Protease free bovine serum albumin

Sections (12 μm) were cut from paraffin blocks using a cryostat at −20°C, mounted onto gel coated slides with frosted ends (Electron Microscopy Sciences, Hatfield, PA, USA), air dried for 1 h, stored at −80°C, and then brought to room temperature before further processing. In situ GM-1 preservation was achieved by cold (−20°C) anhydrous acetone (Sigma Aldrich) fixation and permeabilization for 3 min followed by drying for 15 min in coplin jars [Heffer-Lauc et al., 2004 (link); Heffer-Lauc et al., 2007 (link); Petr et al., 2010 (link); Scharwz et al., 1997 (link)]. Individual wells were formed for each section with a pap-pen (Sigma Aldrich).

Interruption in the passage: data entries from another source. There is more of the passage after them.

===== src/rtl/mic_pkg.sv =====
// ----------------------------------------------------------------------------
// mic_pkg
// shared constants and the job record passed from front to back
// ----------------------------------------------------------------------------
package mic_pkg;

  localparam int NLANE  = 9;
  localparam int AW     = 16;
  localparam int ADJW   = 33;
  localparam int AMW    = 32;
  localparam int DW     = 49;
  localparam int MW     = 48;
  localparam int FRAC   = 28;
  localparam int NUMW   = 61;
  localparam int QW     = 32;
  localparam int DSTAGE = 32;
  localparam int FDEPTH = 2;

  localparam logic [QW-1:0] INV_MAX_POS = 32'h7fff_ffff;
  localparam logic [QW-1:0] INV_MAX_NEG = 32'h8000_0000;

  typedef struct packed {
    logic [NLANE-1:0][AMW-1:0] adj_mag;
    logic [NLANE-1:0]          adj_neg;
    logic [DW-1:0]             det;
    logic [MW-1:0]             det_mag;
    logic                      singular;
  } mic_job_t;

endpackage


===== src/rtl/mic_fifo.sv =====
// ----------------------------------------------------------------------------
// mic_fifo
// short job queue between front and back, show-ahead read
// ----------------------------------------------------------------------------
module mic_fifo (
  input  logic              clk,
  input  logic              rst,
  input  logic              push,
  input  mic_pkg::mic_job_t push_job,
  input  logic              pop,
  output mic_pkg::mic_job_t pop_job,
  output logic              empty,
  output logic              full
);

  mic_pkg::mic_job_t mem [mic_pkg::FDEPTH];
  logic [$clog2(mic_pkg::FDEPTH)-1:0] wptr, rptr;
  logic [$clog2(mic_pkg::FDEPTH):0]   count;
  logic                               do_push, do_pop;

  assign empty   = (count == '0);
  assign full    = (count == ($clog2(mic_pkg::FDEPTH)+1)'(mic_pkg::FDEPTH));
  assign do_push = push && !full;
  assign do_pop  = pop && !empty;
  assign pop_job = mem[rptr];

  always_ff @(posedge clk) begin
    if (rst) begin
      wptr  <= '0;
      rptr  <= '0;
      count <= '0;
    end else begin
      if (do_push) wptr <= wptr + 1'b1;
      if (do_pop) rptr <= rptr + 1'b1;
      count <= count + (do_push ? 1'b1 : 1'b0) - (do_pop ? 1'b1 : 1'b0);
    end
  end

  always_ff @(posedge clk) begin
    if (do_push) mem[wptr] <= push_job;
  end

endmodule


===== config.mk =====
export PLATFORM = sky130hd
export DESIGN_NAME = mic_fifo
export DESIGN_NICKNAME = d
export VERILOG_FILES = /design/src/rtl/mic_pkg.sv /design/src/rtl/mic_fifo.sv
export SDC_FILE = /design/constraint.sdc
export NUM_CORES = 1
export LEC_CHECK = 0
export BUFFER_PORTS_ARGS = -buffer_cell sky130_fd_sc_hd__buf_2
export CORE_AREA = 2 2 306 308
export CTS_CLUSTER_DIAMETER = 150
export DETAILED_ROUTE_END_ITERATION = 8
export DIE_AREA = 0 0 308 310
export GPL_TIMING_DRIVEN = 0
export HOLD_SLACK_MARGIN = 0.12
export PLACE_DENSITY = 0.54
export SETUP_SLACK_MARGIN = 0.5
export SYNTH_ARGS = -nofsm -noshare
export SYNTH_HDL_FRONTEND = slang
export SYNTH_SLANG_ARGS = --single-unit
export TNS_END_PERCENT = 50

===== constraint.sdc =====
create_clock -name clk -period 30.8 [get_ports clk]
set_clock_uncertainty 0.05 [all_clocks]
set_input_delay 3.08 -clock clk [delete_from_list [all_inputs] [get_ports clk]]
set_output_delay 3.08 -clock clk [all_outputs]
set_load 0.1 [all_outputs]

==> metrics.md, run 1 <==
| Metric | Value |
|---|---|
| Status | `finished, final reports clean` |
| Share of cells above drive strength 1 | `61.3%` |
| Met2 GRT Util | `approximately 25%` |
| Total GRT Usage | `14.2%` |
| Critical path class | `register to primary output` |
| Grt peak-use layer | `met2` |
| CP Capture Type | `primary output` |
| # resized after CTS | `0` |
| CTS root buf | `clkbuf_16` |
| Placer Congestion | `approximately 0.8` |
| FF-to-FF setup slack | `around 28 ns` |
| Global route overflow | `0` |
| Setup crit start kind | `register` |
| Deepest clock path buffer count | `3` |
| Max_slew headroom | `about half` |
| Mapped Nets | `1,657` |
| DRC | `0` |
| Synth unique cells | `20` |
| DRT Pass-1 Iters | `5` |
| Post-route ant nets | `0` |
| Routed vias | `between 15,000 and 20,000` |
| Final wirelength | `72,000 µm` |
| Cts bufs inserted | `85` |
| Maxcap violations | `0` |
| Core area | `92,500 µm²` |
| Start point of the worst hold path | `wptr` |
| Pre-CTS setup slack | `24.99 ns` |
| # fillers | `8,473` |
| Vias per Instance | `4.38` |
| Reg-to-reg startpoint | `count[0]` |
| Final nets | `2,550` |
| Die area | `95,500 µm²` |
| Chip width | `just over 300 µm` |
| Fin crit share | `17.9%` |
| #FFs+latches synth | `795` |
| Mean Syn Cell Area | `23.0 µm²` |
| Pin count of the biggest net entering global routing | `109` |
| Worst path required time | `27.67 ns` |
| Skew-Pair Late Insertion Delay | `0.64 ns` |
| Fmax | `around 0.18 GHz` |
| Final hold slack | `0.455 ns` |
| Rows | `112` |
| I/O pins | `between 700 and 800` |
| Starting Density | `between 30% and 40%` |
| WL per Instance | `about 21 µm` |
| Non-filler instance count after layout | `about 3,400` |
| Met3 Usage GRT | `5.61%` |
| Setup TNS | `0 ns` |
| Hold Fails Final Rpt | `0` |
| Reg2Reg Capture Point | `mem[0][389]` |
| Final Max Tran Viols | `0` |
| Final HPWL DP | `51,900 µm` |
| Antenna violations before repair | `29` |
| Worst EP arrival | `2.38 ns` |
| FF-to-FF path depth | `6` |
| H-Tree Depth | `3` |
| TritonCTS clock tree | `built` |
| Most frequent cells in the layout | `799 x buf_2, 790 x edfxtp_1, 395 x mux2_2` |
| Vias in the first global route | `15,768` |
| I/O Buffers | `between 700 and 800` |
| Clock-pin slew on the worst setup and hold paths | `0.06 ns` |
| CP Max Fanout | `10` |
| Clock Sinks | `795` |
| Most common cell after layout, fill and taps aside | `buf_2` |
| Synth Warn # | `0` |
| Post-Syn Area | `28,900 µm²` |
| Hold depth | `2` |
| Die Height | `just over 300 µm` |
| PnR worst setup slack | `25.29 ns` |
| Layout area overhead | `29.3%` |
| Min-Delay Endpoint | `wptr` |
| Fin crit period | `5.51 ns` |
| CTS hold repair buffers | `0` |
| Post-CTS Setup Bufs | `0` |
| Worst slew pin tran | `0.738 ns` |
| HP Class | `register to register` |
| Synth Instances | `1,256` |
| Setup violators final | `0` |
| RSZ-0062 raised after global routing | `no` |
| Placed cells | `roughly 3,300` |
| Global-route wire length before repair | `99,900 µm` |
| DR iter-0 viols | `678` |
| Post-synthesis sequential area ratio | `82.5%` |
| Met1 Use GR | `14.5%` |
## registers in the layout, indices dropped and copies added (netlist names), named ones only
name,count
rptr,1
count,2
mem,790
wptr,1
## area by class of cell
| type | count | area [µm²] | share of cell area, % |
|---|---|---|---|
| diodes | 21 | 52.6 | 0.141 |
| plain buffers | 44 | 470 | 1.26 |
| clock buffers | 112 | 2290 | 6.14 |
| clock inverters | 40 | 323 | 0.865 |
| inverters | 4 | 22.5 | 0.0603 |
| multi-input cells | 413 | 4570 | 12.2 |
| flip-flops and latches | 795 | 23800 | 63.8 |
| well taps | 1197 | 1500 | 4.01 |
| repair buffers | 806 | 4270 | 11.5 |
## worst max path at each step
stage	start	to	slack (ns)
global placement	push	mem[1][352]	12.72
floorplan	push	mem[1][0]	17.85
finish	register	pop_job[217]	25.29
detailed placement	push	mem[0][352]	24.99
global route	register	pop_job[191]	25.12
CTS	register	pop_job[274]	25.11
## layer usage
layer | part of all wire, % | wire [µm]
met1 | 35 | 25100
met2 | 53 | 37900
met3 | 9.1 | 6530
met4 | 3.2 | 2270
met5 | 0.21 | 150
## cell usage after synthesis
library cell  instances  area (µm²)
buf_6                40         450
buf_2                 4        20.0
ha_1                  2        25.0
nand2b_1              1        6.26
nor2_1                4        15.0
inv_1                 4        15.0
nor3_1                1        5.00
and3_1                1        6.26
edfxtp_1            790       23700
o21ai_0               1        5.00
nand2_1               1        3.75
and2_1                1        6.26
xnor2_1               1        8.76
a21oi_1               1        5.00
nor2b_1               1        6.26
xor2_1                1        8.76
dfxtp_1               5         100
or3_1                 1        6.26
mux2_2              395        4450
o21a_1                1        7.51
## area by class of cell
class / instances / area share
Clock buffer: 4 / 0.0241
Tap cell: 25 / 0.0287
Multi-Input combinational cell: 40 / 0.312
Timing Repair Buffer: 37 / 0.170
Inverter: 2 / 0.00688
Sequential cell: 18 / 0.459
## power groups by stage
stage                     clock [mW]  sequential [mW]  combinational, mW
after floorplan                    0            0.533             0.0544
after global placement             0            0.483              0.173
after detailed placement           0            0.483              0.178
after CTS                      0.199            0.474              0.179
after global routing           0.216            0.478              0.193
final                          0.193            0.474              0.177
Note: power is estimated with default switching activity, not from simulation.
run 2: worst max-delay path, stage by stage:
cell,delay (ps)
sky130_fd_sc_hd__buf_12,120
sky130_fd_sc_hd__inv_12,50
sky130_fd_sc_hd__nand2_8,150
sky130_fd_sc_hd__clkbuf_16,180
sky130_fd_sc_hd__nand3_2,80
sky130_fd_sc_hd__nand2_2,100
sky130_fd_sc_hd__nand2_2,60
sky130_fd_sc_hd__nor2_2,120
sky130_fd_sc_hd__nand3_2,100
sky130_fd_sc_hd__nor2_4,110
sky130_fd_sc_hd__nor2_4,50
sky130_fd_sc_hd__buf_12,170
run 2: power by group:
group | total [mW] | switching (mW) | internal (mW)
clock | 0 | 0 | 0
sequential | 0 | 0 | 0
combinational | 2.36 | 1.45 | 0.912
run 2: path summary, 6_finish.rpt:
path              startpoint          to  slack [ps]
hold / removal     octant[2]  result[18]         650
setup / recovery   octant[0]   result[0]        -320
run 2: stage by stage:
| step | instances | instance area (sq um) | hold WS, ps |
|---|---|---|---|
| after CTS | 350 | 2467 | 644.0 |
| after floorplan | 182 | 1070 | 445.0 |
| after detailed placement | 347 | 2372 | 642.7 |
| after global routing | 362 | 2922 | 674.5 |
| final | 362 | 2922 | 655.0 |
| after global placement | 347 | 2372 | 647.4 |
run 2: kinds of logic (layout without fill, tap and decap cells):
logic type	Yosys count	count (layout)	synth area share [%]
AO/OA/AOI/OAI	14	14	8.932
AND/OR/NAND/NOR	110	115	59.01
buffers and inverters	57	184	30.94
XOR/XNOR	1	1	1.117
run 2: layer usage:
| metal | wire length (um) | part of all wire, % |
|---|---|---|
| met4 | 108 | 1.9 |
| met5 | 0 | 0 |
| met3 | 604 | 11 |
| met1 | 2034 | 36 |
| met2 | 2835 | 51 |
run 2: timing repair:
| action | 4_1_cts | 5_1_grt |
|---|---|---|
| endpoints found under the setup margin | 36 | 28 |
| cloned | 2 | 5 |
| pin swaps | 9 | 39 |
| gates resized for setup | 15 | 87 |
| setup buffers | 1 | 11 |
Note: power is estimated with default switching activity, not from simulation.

Sections were then blocked with ice cold PBS Plus (10 mg/mL protease-free bovine serum albumin, 5% normal goat serum, 0.01% NaN₃; Jackson ImmunoResearch, West Grove, PA, USA) for 1 h at 4°C, incubated in CtxB-594 diluted in PBS Plus for 6 h at 4°C, rinsed with cold PBS Plus 10·5 min on an orbital shaker, incubated with DAPI (1 mg/mL; Life Technologies, Carlsbad, CA, USA) in PBS for 1 min, and then sequentially rinsed with deionized water and immunofluorescence mounting solution (Electron Microscopy Sciences, Hatfield, PA, USA) before applying fresh mounting medium. Coverslips were placed and sealed with nail varnish. Sections were kept moist throughout the procedure to avoid immunofluorescence artifacts.